The construction of The Podium also had impacts on local streets. The large size of the building necessitated the permanent closure and modification of Cataldo Avenue and Dean Avenue. Cataldo was closed in fall 2019 to make room for the building, while Dean Avenue would be improved to better facilitate pedestrians, public transit, and drop-off zones accessing The Podium. Initial plans called for Cataldo to be closed in its entirety between Howard and Washington Streets, but a 166-foot segment of Cataldo Avenue was maintained and converted into a cul-de-sac for local business access.

Construction of The Podium continued in 2020 through the COVID-19 pandemic, with social distancing and other COVID safety measures in place. It was deemed an essential construction project and allowed to continue due to the facility's potential role in the community as a future mass care facility, as well as contractual commitments to booked events.

===Naming===
Throughout its planning and initial construction stages, the facility was referred to as the Spokane Regional Sportsplex, or simply the Spokane Sportsplex. In August 2020, an official name for the facility, still under construction, was announced as "The Podium," inspired by the medal ceremony at sporting events as well as the facility's positioning atop a 15 ft basalt rock outcropping that overlooks Riverfront Park and downtown Spokane. In June 2022, Spokane Teachers Credit Union sponsored the venue with a ten-year naming contract, which renamed the venue to The Podium Powered by STCU.

=== Attention ===
In February 2021, SportsTravel magazine declared The Podium as one of sixteen "New Sports Venues to Watch in 2021".
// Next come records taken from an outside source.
Context: an optimization exercise on an open-source flow, tuned for small area. The choices shown serve that exercise and are no tape-out recipe. The RTL was checked by simulation tests, not by an equivalence proof against the original design. No activity file was given, so power comes from the tool's default toggle rates.

## design/flow/config.mk

```make
export PLATFORM = sky130hd
export DESIGN_NAME = whac_a_mole
export DESIGN_NICKNAME = whac_a_mole
export VERILOG_FILES = /design/flow/design.v
export SDC_FILE = /design/flow/constraint.sdc
export NUM_CORES = 4
export LEC_CHECK = 0
export ABC_AREA = 1
export CAP_MARGIN = 20
export CORE_MARGIN = 2
export CORE_UTILIZATION = 50
export SLEW_MARGIN = 20
```

## design/flow/constraint.sdc

```tcl
create_clock -name core_clock -period 10.0 [get_ports {CLOCK_50}]
set_input_delay 2.0000 -clock core_clock [delete_from_list [all_inputs] [get_ports {CLOCK_50}]]
set_output_delay 2.0000 -clock core_clock [all_outputs]
set_load 0.01 [all_outputs]
```

## design/flow/design.v

```verilog
module keyboard_inner_driver(keyboard_clk, keyboard_data, clock50, reset, strobe, scan_code);
input keyboard_clk;
input keyboard_data;
input clock50;
input reset;
output strobe;        
output [7:0] scan_code;
reg clock;            
reg fb;               
reg [2:0] fc;         
reg kf, kfd;          
reg read_char;
reg [3:0] incnt;
reg [7:0] shiftin;
wire kclk_rise = kf & ~kfd;
wire full = (fc == 3'd7);
assign strobe = (incnt == 4'd13);
assign scan_code = shiftin;
always @(posedge clock50)
    if (reset) clock <= 1'b0;
    else clock <= ~clock;
always @(posedge clock50)
begin
   if (reset)
   begin
      fb <= 1'b1;
      fc <= 3'd7;
      kf <= 1'b1;
      kfd <= 1'b1;
   end
   else
   begin
      kfd <= kf;
      if (clock)
      begin
         if (full) kf <= fb;
         if (keyboard_clk == fb) begin
            if (!full) fc <= fc + 3'd1;
         end else begin
            fb <= keyboard_clk;
            fc <= 3'd0;
         end
      end
   end
end
always @(posedge clock50)
begin
   if (reset)
   begin
      incnt <= 4'd0;
      read_char <= 1'b0;
   end
   else if (incnt[3] & (incnt[2] | incnt[1]))
   begin
      incnt <= strobe ? 4'd0 : incnt + 4'd1;
   end
   else if (kclk_rise)
   begin
      if (keyboard_data == 1'b0 && read_char == 1'b0)
         read_char <= 1'b1;
      else if (read_char)
      begin
         if (incnt == 4'd9)
         begin
            incnt <= 4'd10;
            read_char <= 1'b0;
         end
         else
         begin
            incnt <= incnt + 4'd1;
            if (!incnt[3]) shiftin <= {keyboard_data, shiftin[7:1]};
         end
      end
   end
end
endmodule
module keyboard_press_driver(
  input  CLOCK_50,
  output reg [2:0] ev,
  input    PS2DAT,  
  input    PS2CLK,  
  input reset
);
reg state;            
reg [2:0] fs;         
wire strobe;
wire [7:0] scan_code;
reg [2:0] k;
keyboard_inner_driver kbd(
  .keyboard_clk(PS2CLK),
  .keyboard_data(PS2DAT),
  .clock50(CLOCK_50),
  .reset(reset),
  .strobe(strobe),
  .scan_code(scan_code)
);
always @(*)
  case (scan_code)
    8'h16: k = 3'd1;
    8'h1e: k = 3'd2;
    8'h26: k = 3'd3;
    8'h1b: k = 3'd4;
    8'h23: k = 3'd5;
    8'h2b: k = 3'd6;
    8'h34: k = 3'd7;
    default: k = 3'd0;
  endcase
always @(posedge CLOCK_50)
  if (reset)
  begin
    state <= 1'b0;
    fs <= 3'd0;
  end
  else if (strobe)
  begin
    if (!state)
    begin
      if (scan_code == 8'hF0)
        state <= 1'b1;
      else if (scan_code != 8'hE0)
        fs <= k;
    end
    else
    begin
      state <= 1'b0;
      if (fs == k) fs <= 3'd0;
    end
  end
always @(*)
  if (strobe && (state || fs != k)) ev = k;
  else ev = 3'd0;
endmodule
module whac_a_mole(
	input        CLOCK_50,
	input        resetn,    
	input        restart,   
	input        PS2_DAT,
	input        PS2_CLK,
	output [6:0] HEX0,
	output [6:0] HEX1,
	output       plot,
	output [7:0] x,
	output [6:0] y,
	output [2:0] colour
	);
	wire [2:0] ev;
	keyboard_press_driver KEYBOARD(
		.CLOCK_50(CLOCK_50),
		.ev(ev),
		.PS2DAT(PS2_DAT),
		.PS2CLK(PS2_CLK),
		.reset(~resetn)
		);
	wire go = ~ev[2] & (ev[1] | ev[0]);
	reg [1:0] difficulty;
	always @(posedge CLOCK_50)
		if (!resetn) difficulty <= 2'b00;
		else if (ev == 3'd1) difficulty <= 2'b01;
		else if (ev == 3'd2) difficulty <= 2'b10;
	wire draw_mole, draw_hammer, draw_n, clear, erase, update, count, clear_end, m, compare, end_screen;
	wire [2:0] idx;
	wire move, f, f_en, finish;
	wire [7:0] score;
	wire [1:0] t_tens;
	wire [3:0] t_units;
	assign plot = draw_mole | draw_hammer | clear | erase | draw_n | clear_end;
	control c0(
		.clk(CLOCK_50), .resetn(resetn), .go(go), .move(move), .f(f),
		.finish(finish), .restart(restart),
		.draw_mole(draw_mole), .draw_hammer(draw_hammer), .clear(clear), .erase(erase),
		.update(update), .count(count), .m(m), .draw_n(draw_n), .clear_end(clear_end),
		.compare(compare), .end_screen(end_screen), .idx(idx));
	datapath d0(
		.clk(CLOCK_50), .resetn(resetn), .restart(restart), .ev(ev),
		.draw_mole(draw_mole), .draw_hammer(draw_hammer), .erase(erase), .clear(clear),
		.update(update), .m(m), .draw_n(draw_n), .clear_end(clear_end), .compare(compare),
		.end_screen(end_screen), .idx(idx),
		.t_tens(t_tens), .t_units(t_units), .difficulty(difficulty),
		.count(count), .f_en(f_en),
		.x(x), .y(y), .move(move), .rgb(colour), .score(score));
	number_top n0(
		.CLOCK_50(CLOCK_50), .resetn(resetn), .restart(restart), .go(go),
		.finish(finish), .t_tens(t_tens), .t_units(t_units));
	reg [5:0] fq;
	wire [5:0] frame = (difficulty == 2'd2) ? 6'd9 : (difficulty == 2'd3) ? 6'd4 : 6'd14;
	assign f = f_en & (fq == frame);
	always @(posedge CLOCK_50) begin
		if (!count)
			fq <= 6'd0;
		else if (f_en)
			fq <= (fq == frame) ? 6'd0 : fq + 6'd1;
	end
	hex_decoder h0(.hex_digit(score[3:0]), .segments(HEX0));
	hex_decoder h1(.hex_digit(score[7:4]), .segments(HEX1));
endmodule
module control(
	input clk,
	input resetn,
	input go,
	input move, f,
	input finish, restart,
	output draw_mole, draw_hammer, clear, erase, update, count, m, draw_n, clear_end, compare,
	output end_screen,
	output [2:0] idx
	);
	localparam [2:0] G_NUM = 3'd0, G_MOLE = 3'd1, G_ERASE = 3'd2, G_HAM = 3'd3, G_END = 3'd4, G_MISC = 3'd5;
	localparam [2:0] M_CLEAR = 3'd0, M_WAIT = 3'd1, M_COUNT = 3'd2, M_CWAIT = 3'd3,
		M_UPDATE = 3'd4, M_CLEAR_END = 3'd5, M_ENDWAIT = 3'd6, M_RESTART = 3'd7;
	reg [2:0] g, ng;
	reg [2:0] i, ni;
	reg w, nw;
	assign idx = i;
	wire misc = (g == G_MISC);
	wire step = ~w & ~g[2] | ~w & (g == G_END);    
	assign draw_n = ~w & (g == G_NUM || g == G_END);
	assign draw_mole = ~w & (g == G_MOLE);
	assign erase = ~w & (g == G_ERASE);
	assign draw_hammer = ~w & (g == G_HAM);
	assign end_screen = g[2];
	assign clear = misc & (i == M_CLEAR);
	assign clear_end = misc & (i == M_CLEAR_END);
	assign update = misc & (i == M_UPDATE);
	assign count = misc & (i == M_COUNT);
	assign compare = misc & (i == M_ENDWAIT);
	assign m = ~(step | clear | clear_end | update | count);
	wire last = (g == G_NUM) ? (i == 3'd5) : (i[1:0] == 2'd3);
	always @(*) begin
		ng = g; ni = i; nw = w;
		if (misc) begin
			case (i)
			M_CLEAR:     if (move) ni = M_WAIT;
			M_WAIT:      if (go) begin ng = G_NUM; ni = 3'd0; end
			M_COUNT:     if (f) ni = M_CWAIT;
			M_CWAIT:     if (finish) ni = M_CLEAR_END; else begin ng = G_ERASE; ni = 3'd0; end
			M_UPDATE:    begin ng = G_HAM; ni = 3'd0; end
			M_CLEAR_END: if (move) ni = M_ENDWAIT;
			M_ENDWAIT:   begin ng = G_END; ni = 3'd0; end
			default:     ni = M_CLEAR;
			endcase
		end
		else if (g[2] & (g[1] | g[0])) begin
			ng = G_MISC; ni = M_CLEAR; nw = 1'b0;
		end
		else if (!w) begin
			if (move) nw = 1'b1;
		end
		else if (!last) begin
			ni = i + 3'd1;
			nw = 1'b0;
		end
		else begin
			nw = 1'b0;
			ni = 3'd0;
			case (g)
			G_NUM:   ng = G_MOLE;
			G_MOLE:  begin ng = G_MISC; ni = M_COUNT; end
			G_ERASE: begin ng = G_MISC; ni = M_UPDATE; end
			G_HAM:   ng = G_NUM;
			default: if (restart) begin ni = i; nw = 1'b1; end else begin ng = G_MISC; ni = M_RESTART; end
			endcase
		end
	end
	always @(posedge clk)
		if (!resetn) begin
			g <= G_MISC; i <= M_CLEAR; w <= 1'b0;
		end else begin
			g <= ng; i <= ni; w <= nw;
		end
endmodule
module datapath(
	input clk,
	input resetn, restart,
	input [2:0] ev,
	input draw_mole, draw_hammer, erase, clear, update, m, draw_n, clear_end, compare,
	input end_screen,
	input [2:0] idx,
	input [1:0] t_tens,
	input [3:0] t_units,
	input [1:0] difficulty,
	input count,
	output f_en,
	output reg [7:0] x,
	output reg [6:0] y,
	output move,
	output reg [2:0] rgb,
	output reg [7:0] score
	);
	reg [7:0] highscore;
	reg [7:0] counter;
	reg fc;               
	reg x1;
	wire [7:0] x_inc = (x == 8'd159) ? 8'd0 : x + 8'd1;
	wire [7:0] x_counter = fc ? {7'd0, x1} : x_inc;
	reg i20;              
	reg [15:0] mole;
	reg [19:0] sp;
	reg [3:0] direction;
	reg [3:0] score_reg, hammer, hammer_to_draw, hammer_up, h_state;
	reg [3:0] seqbit;
	integer k;
	localparam [23:0] S1 = 24'b110000111100101100110000,
		S2 = 24'b110011000110011110110011,
		S3 = 24'b000110011011000111001100,
		S4 = 24'b001101100110110011011011;
	always @(*) begin
		for (k = 0; k < 4; k = k + 1) begin
			case (k)
			0: seqbit[k] = S1[5'd23 - sp[5*k +: 5]];
			1: seqbit[k] = S2[5'd23 - sp[5*k +: 5]];
			2: seqbit[k] = S3[5'd23 - sp[5*k +: 5]];
			default: seqbit[k] = S4[5'd23 - sp[5*k +: 5]];
			endcase
		end
	end
	wire [1:0] mid = idx[1:0];
	reg [7:0] x_posi;
	reg [6:0] y_posi;
	reg [2:0] xo;
	reg [6:0] yo;
	always @(*) begin
		if (draw_n) begin
			if (end_screen) x_posi = idx[0] ? 8'd101 : 8'd95;
			else case (idx)
				3'd0: x_posi = 8'd32;
				3'd1: x_posi = 8'd38;
				3'd2: x_posi = 8'd74;
				3'd3: x_posi = 8'd80;
				3'd4: x_posi = 8'd86;
				default: x_posi = 8'd134;
			endcase
		end else case (mid)
			2'd0: x_posi = 8'd19;
			2'd1: x_posi = 8'd43;
			2'd2: x_posi = 8'd67;
			default: x_posi = 8'd91;
		endcase
		if (draw_hammer) y_posi = h_state[mid] ? 7'd48 : 7'd45;
		else if (erase) y_posi = 7'd45;
		else if (draw_n) y_posi = end_screen ? (idx[1] ? 7'd59 : 7'd45) : 7'd13;
		else if (draw_mole) y_posi = {3'b011, mole[4*mid +: 4]};
		else y_posi = 7'd25;
		if (draw_n) begin xo = {1'b0, counter[1:0]}; yo = {4'b0, counter[4:2]}; end
		else if (draw_mole) begin xo = counter[5:3]; yo = {4'b0, counter[2:0]}; end
		else if (draw_hammer) begin xo = counter[4:2]; yo = {5'b0, counter[1:0]}; end
		else if (erase) begin xo = counter[2:0]; yo = {2'b0, counter[7:3]}; end
		else begin xo = 3'd0; yo = counter[6:0]; end
	end
	wire [7:0] x_next = x_posi + xo;
	wire [6:0] y_next = y_posi + yo;
	wire [7:0] val = (end_screen & idx[1]) ? highscore : score;
	wire [7:0] tens = val / 8'd10;
	wire [7:0] units = val % 8'd10;
	reg [3:0] digit;
	always @(*) begin
		if (end_screen) digit = idx[0] ? units[3:0] : tens[3:0];
		else case (idx)
			3'd0: digit = tens[3:0];
			3'd1: digit = units[3:0];
			3'd2: digit = 4'd0;
			3'd3: digit = {2'b00, t_tens};
			3'd4: digit = t_units;
			default: digit = {2'b00, difficulty};
		endcase
	end
	reg [19:0] seq_20;
	always @(*)
		case (digit)
		4'd1: seq_20 = 20'b0100_0100_0100_0100_0100;
		4'd2: seq_20 = 20'b0111_0001_0111_0100_0111;
		4'd3: seq_20 = 20'b0111_0100_0111_0100_0111;
		4'd4: seq_20 = 20'b0100_0100_0111_0101_0101;
		4'd5: seq_20 = 20'b0111_0100_0111_0001_0111;
		4'd6: seq_20 = 20'b0111_0101_0111_0001_0111;
		4'd7: seq_20 = 20'b0100_0100_0100_0100_0111;
		4'd8: seq_20 = 20'b0111_0101_0111_0101_0111;
		4'd9: seq_20 = 20'b0111_0100_0111_0101_0111;
		default: seq_20 = 20'b0111_0101_0101_0101_0111;
		endcase
	wire [20:0] seq_sh = {seq_20, ~i20 & seq_20[0]};
	wire digit_black = seq_sh[counter[4:0]];
	wire end_black;
	end_picture ep(.xc(x_counter), .yc(counter[6:0]), .black(end_black));
	assign f_en = (counter[6:0] == 7'd99);
	assign move = ((clear | clear_end) & ~fc & (x == 8'd159) & (counter[6:0] == 7'd0))
		| (draw_n & (counter[4:0] == 5'd20))
		| (draw_mole & counter[6])
		| (draw_hammer & counter[5])
		| (erase & (counter == 8'd160));
	always @(posedge clk) begin
		if (resetn == 0) begin
			x <= 8'd0; y <= 7'd0; rgb <= 3'd0;
			score <= 8'd0; highscore <= 8'd0;
			fc <= 1'b1; x1 <= 1'b0; counter <= 8'd0; i20 <= 1'b0;
			for (k = 0; k < 4; k = k + 1) begin
				mole[4*k +: 4] <= 4'd11;
				sp[5*k +: 5] <= 5'd0;
			end
			hammer <= 4'b0; hammer_to_draw <= 4'b0; hammer_up <= 4'b0; h_state <= 4'b0;
			score_reg <= 4'b0; direction <= 4'b0;
		end
		else begin
			if (restart == 0) begin
				x <= 8'd0; y <= 7'd0; rgb <= 3'd0;
				score <= 8'd0;
				x1 <= 1'b0; counter <= 8'd0; i20 <= 1'b0;
				for (k = 0; k < 4; k = k + 1) begin
					mole[4*k +: 4] <= 4'd11;
					sp[5*k +: 5] <= 5'd0;
				end
				hammer <= 4'b0; hammer_to_draw <= 4'b0; hammer_up <= 4'b0; h_state <= 4'b0;
				score_reg <= 4'b0; direction <= 4'b0;
			end
			fc <= ~(clear | clear_end);
			if (m) counter <= 8'd0;
			if (count) counter <= f_en ? 8'd0 : counter + 8'd1;
			if (compare) begin
				if (score > highscore) highscore <= score;
			end
			if (update) begin
				x1 <= 1'b0;
				hammer_to_draw <= hammer;
				hammer <= 4'd0;
				hammer_up <= hammer_to_draw;
				score <= score + score_reg[0] + score_reg[1] + score_reg[2] + score_reg[3];
				score_reg <= 4'd0;
				for (k = 0; k < 4; k = k + 1) begin
					if (mole[4*k +: 4] == 4'd11) begin
						direction[k] <= seqbit[k];
						sp[5*k +: 5] <= (sp[5*k +: 5] == 5'd23) ? 5'd0 : sp[5*k +: 5] + 5'd1;
					end
					else if (mole[4*k +: 4] == 4'd3)
						direction[k] <= 1'b0;
					if (direction[k]) begin
						if (mole[4*k +: 4] != 4'd3) mole[4*k +: 4] <= mole[4*k +: 4] - 4'd1;
					end
					else begin
						if (mole[4*k +: 4] != 4'd11) mole[4*k +: 4] <= mole[4*k +: 4] + 4'd1;
					end
				end
				h_state <= hammer_up;
			end
			if (update == 0) begin
				for (k = 0; k < 4; k = k + 1)
					if (ev == 3'd4 + k) begin
						hammer[k] <= 1'b1;
						if (mole[4*k +: 4] == 4'd3 || (mole[4*k +: 4] == 4'd4 && direction[k]))
							score_reg[k] <= 1'b1;
					end
			end
			if (clear | clear_end) begin
				if (clear) rgb <= (counter[6:0] < 7'd35) ? 3'b111 : 3'b000;
				else rgb <= end_black ? 3'b000 : 3'b111;
				x1 <= (x_counter == 8'd0);
				if (x_counter == 8'd159)
					counter <= (counter[6:0] == 7'd94) ? 8'd0 : counter + 8'd1;
				x <= x_counter;
				y <= y_next;
			end
			if (draw_n | draw_mole | draw_hammer | erase) begin
				counter <= counter + 8'd1;
				x <= x_next;
				y <= y_next;
			end
			if (draw_n) begin
				i20 <= (counter[4:0] == 5'd20);
				rgb <= digit_black ? 3'b000 : 3'b111;
			end
			if (draw_mole) begin
				rgb <= 3'b110;
				if (counter[2:0] == 3'd0) begin
					if (counter[5:3] == 3'd0 || counter[5:3] == 3'd3 || counter[5:3] == 3'd4 || counter[5:3] == 3'd7)
						rgb <= 3'b111;
				end
				if (counter[2:0] == 3'd2 || counter[2:0] == 3'd3) begin
					if (counter[5:3] == 3'd2 || counter[5:3] == 3'd5)
						rgb <= 3'b000;
				end
				if (counter[2:0] == 3'd5) begin
					if (counter[5:3] == 3'd3 || counter[5:3] == 3'd4)
						rgb <= 3'b100;
				end
				if (counter[2:0] == 3'd6 || counter[2:0] == 3'd7)
					rgb <= 3'b000;
			end
			if (draw_hammer) begin
				if (hammer_to_draw[mid] == 1'b1 || hammer_up[mid] == 1'b1) begin
					rgb <= 3'b011;
					if (counter[4]) begin
						if (counter[1:0] == 2'd0 || counter[1:0] == 2'd3) rgb <= 3'b111;
						else rgb <= 3'b101;
					end
				end
				else rgb <= 3'b111;
			end
			if (erase) begin
				rgb <= (counter[7:3] < 5'd16) ? 3'b111 : 3'b000;
			end
		end
	end
endmodule
module number_top(
	input CLOCK_50, resetn, restart, go,
	output reg finish,
	output reg [1:0] t_tens,
	output reg [3:0] t_units
	);
	reg watch;
	reg [6:0] q1;
	reg [5:0] q2;
	wire frame_en = watch & (q1 == 7'd99);
	wire en = frame_en & (q2 == 6'd59);
	always @(posedge CLOCK_50) begin
		if (!resetn) begin
			q1 <= 7'd0;
			q2 <= 6'd0;
		end else begin
			if (watch) q1 <= (q1 == 7'd99) ? 7'd0 : q1 + 7'd1;
			if (frame_en) q2 <= (q2 == 6'd59) ? 6'd0 : q2 + 6'd1;
		end
	end
	always @(posedge CLOCK_50) begin
		if (resetn == 0 || restart == 0) begin
			t_tens <= 2'd3;
			t_units <= 4'd0;
			finish <= 1'b0;
			watch <= 1'b0;
		end
		else begin
			if (go) watch <= 1'b1;
			if (watch) begin
				if (t_tens == 2'd0 && t_units == 4'd0) begin
					t_tens <= 2'd3;
					t_units <= 4'd0;
					finish <= 1'b1;
					watch <= 1'b0;
				end
				else if (en) begin
					if (t_units == 4'd0) begin
						t_units <= 4'd9;
						t_tens <= t_tens - 2'd1;
					end
					else t_units <= t_units - 4'd1;
				end
			end
		end
	end
endmodule
module end_picture(input [7:0] xc, input [6:0] yc, output reg black);
	always @(*) begin
		if (yc >= 7'd51) black = 1'b1;
		else case (yc)
		7'd3: black = xc == 55 || xc == 56 || xc == 57 || xc == 58 || xc == 61 || xc == 62 || xc == 65 || xc == 66 || xc == 67 || xc == 69 || xc == 70 || xc == 74 || xc == 75 || xc == 82 || xc == 83 || xc == 84 || xc == 87 || xc == 91 || xc == 94 || xc == 95 || xc == 98 || xc == 100;
		7'd4: black = xc == 54 || xc == 58 || xc == 63 || xc == 65 || xc == 68 || xc == 71 || xc == 73 || xc == 76 || xc == 81 || xc == 85 || xc == 88 || xc == 90 || xc == 93 || xc == 96 || xc == 98 || xc == 99;
		7'd5: black = xc == 54 || xc == 58 || xc == 61 || xc == 62 || xc == 63 || xc == 65 || xc == 68 || xc == 71 || xc == 73 || xc == 74 || xc == 75 || xc == 76 || xc == 81 || xc == 85 || xc == 88 || xc == 90 || xc == 93 || xc == 94 || xc == 95 || xc == 98;
		7'd6: black = xc == 54 || xc == 58 || xc == 60 || xc == 63 || xc == 65 || xc == 68 || xc == 71 || xc == 73 || xc == 81 || xc == 85 || xc == 88 || xc == 90 || xc == 93 || xc == 96 || xc == 98;
		7'd7: black = xc == 55 || xc == 56 || xc == 57 || xc == 58 || xc == 61 || xc == 62 || xc == 63 || xc == 65 || xc == 68 || xc == 71 || xc == 74 || xc == 75 || xc == 76 || xc == 82 || xc == 83 || xc == 84 || xc == 89 || xc == 94 || xc == 95 || xc == 96 || xc == 98;
		7'd8: black = xc == 58;
		7'd9: black = xc == 55 || xc == 56 || xc == 57;
		7'd20: black = xc == 42 || xc == 46 || xc == 49 || xc == 50 || xc == 51 || xc == 54 || xc == 58 || xc == 60 || xc == 62 || xc == 67 || xc == 68 || xc == 69 || xc == 72 || xc == 73 || xc == 74 || xc == 77 || xc == 78 || xc == 79 || xc == 82 || xc == 84 || xc == 87 || xc == 88 || xc == 92;
		7'd21: black = xc == 43 || xc == 45 || xc == 48 || xc == 52 || xc == 54 || xc == 58 || xc == 60 || xc == 61 || xc == 67 || xc == 71 || xc == 76 || xc == 80 || xc == 82 || xc == 83 || xc == 86 || xc == 89 || xc == 92;
		7'd22: black = xc == 43 || xc == 45 || xc == 48 || xc == 52 || xc == 54 || xc == 58 || xc == 60 || xc == 68 || xc == 71 || xc == 76 || xc == 80 || xc == 82 || xc == 86 || xc == 87 || xc == 88 || xc == 89;
		7'd23: black = xc == 43 || xc == 45 || xc == 48 || xc == 52 || xc == 54 || xc == 58 || xc == 60 || xc == 69 || xc == 71 || xc == 76 || xc == 80 || xc == 82 || xc == 86 || xc == 92;
		7'd24: black = xc == 44 || xc == 49 || xc == 50 || xc == 51 || xc == 55 || xc == 56 || xc == 57 || xc == 58 || xc == 60 || xc == 67 || xc == 68 || xc == 69 || xc == 72 || xc == 73 || xc == 74 || xc == 77 || xc == 78 || xc == 79 || xc == 82 || xc == 87 || xc == 88 || xc == 89 || xc == 92;
		7'd25: black = xc == 44;
		7'd26: black = xc == 43;
		7'd31: black = xc == 32 || xc == 46;
		7'd32: black = xc == 32 || xc == 38 || xc == 46 || xc == 61;
		7'd33: black = xc == 32 || xc == 46 || xc == 61;
		7'd34: black = xc == 32 || xc == 33 || xc == 34 || xc == 35 || xc == 38 || xc == 41 || xc == 42 || xc == 43 || xc == 44 || xc == 46 || xc == 47 || xc == 48 || xc == 49 || xc == 53 || xc == 54 || xc == 57 || xc == 58 || xc == 59 || xc == 61 || xc == 62 || xc == 67 || xc == 68 || xc == 69 || xc == 72 || xc == 73 || xc == 74 || xc == 77 || xc == 78 || xc == 79 || xc == 82 || xc == 84 || xc == 87 || xc == 88 || xc == 92;
		7'd35: black = xc == 32 || xc == 36 || xc == 38 || xc == 40 || xc == 44 || xc == 46 || xc == 50 || xc == 52 || xc == 55 || xc == 57 || xc == 61 || xc == 67 || xc == 71 || xc == 76 || xc == 80 || xc == 82 || xc == 83 || xc == 86 || xc == 89 || xc == 92;
		7'd36: black = xc == 32 || xc == 36 || xc == 38 || xc == 40 || xc == 44 || xc == 46 || xc == 50 || xc == 52 || xc == 53 || xc == 54 || xc == 55 || xc == 58 || xc == 61 || xc == 68 || xc == 71 || xc == 76 || xc == 80 || xc == 82 || xc == 86 || xc == 87 || xc == 88 || xc == 89;
		7'd37: black = xc == 32 || xc == 36 || xc == 38 || xc == 40 || xc == 44 || xc == 46 || xc == 50 || xc == 52 || xc == 59 || xc == 61 || xc == 69 || xc == 71 || xc == 76 || xc == 80 || xc == 82 || xc == 86 || xc == 92;
		7'd38: black = xc == 32 || xc == 36 || xc == 38 || xc == 41 || xc == 42 || xc == 43 || xc == 44 || xc == 46 || xc == 50 || xc == 53 || xc == 54 || xc == 55 || xc == 57 || xc == 58 || xc == 59 || xc == 62 || xc == 67 || xc == 68 || xc == 69 || xc == 72 || xc == 73 || xc == 74 || xc == 77 || xc == 78 || xc == 79 || xc == 82 || xc == 87 || xc == 88 || xc == 89 || xc == 92;
		7'd39: black = xc == 44;
		7'd40: black = xc == 41 || xc == 42 || xc == 43;
		default: black = 1'b0;
		endcase
	end
endmodule
module hex_decoder(hex_digit, segments);
	input [3:0] hex_digit;
	output [6:0] segments;
	wire [15:0] s0 = 16'b0010100000010010;
	wire [15:0] s1 = 16'b1101100001100000;
	wire [15:0] s2 = 16'b1101000000000100;
	wire [15:0] s3 = 16'b1000011010010010;
	wire [15:0] s4 = 16'b0000001010111010;
	wire [15:0] s5 = 16'b0010000010001110;
	wire [15:0] s6 = 16'b0001000010000011;
	assign segments = {s6[hex_digit], s5[hex_digit], s4[hex_digit], s3[hex_digit], s2[hex_digit], s1[hex_digit], s0[hex_digit]};
endmodule
```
In October 2022, SportsTravel announced The Podium as the 'Best New or Renovated Venue" of 2022 in the United States.

==Facilities==
The Podium features 135,000 sqft of total floor area, of which 75,000 sqft is dedicated competition space. The main competition space includes a six-lane, 200-meter hydraulically banked indoor track, and can also accommodate 16 volleyball courts, 9 basketball courts, 21 wrestling mats, and other multi-sport layouts.

==Major events==
- 2022 USA Track & Field (USATF) Indoor Championships, held February 25–26, 2022.
- 2022 USA Karate National Championships, held June 30 – July 3, 2022.
- 2023 USA Wrestling Women's National Championships, held April 14–16, 2023.
- 2023 USA Team Handball US Open and Junior National Championships, held May 11–14, 2023.
- 2023 USA Judo Senior National Championships, held May 20–21, 2023.
- 2023 USA Badminton Junior National Championships, held June 25 – July 2, 2023.
- 2023 Badminton World Federation World Junior Championships, held September 24 – October 8, 2023.
- 2024 USA Wrestling Women's National Championships, held April 12–14, 2024.
- 2024 USA Team Handball US Open and Junior National Championships, held May 9–12, 2024.
- 2025 USA Wrestling Women's National Championships, held April 11–13, 2025.

===College athletics===
- The Great Northwest Athletic Conference, which competes at the NCAA Division II intermediate level, held its annual Indoor Track and Field Championships at The Podium from 2022 onward, through at least 2024.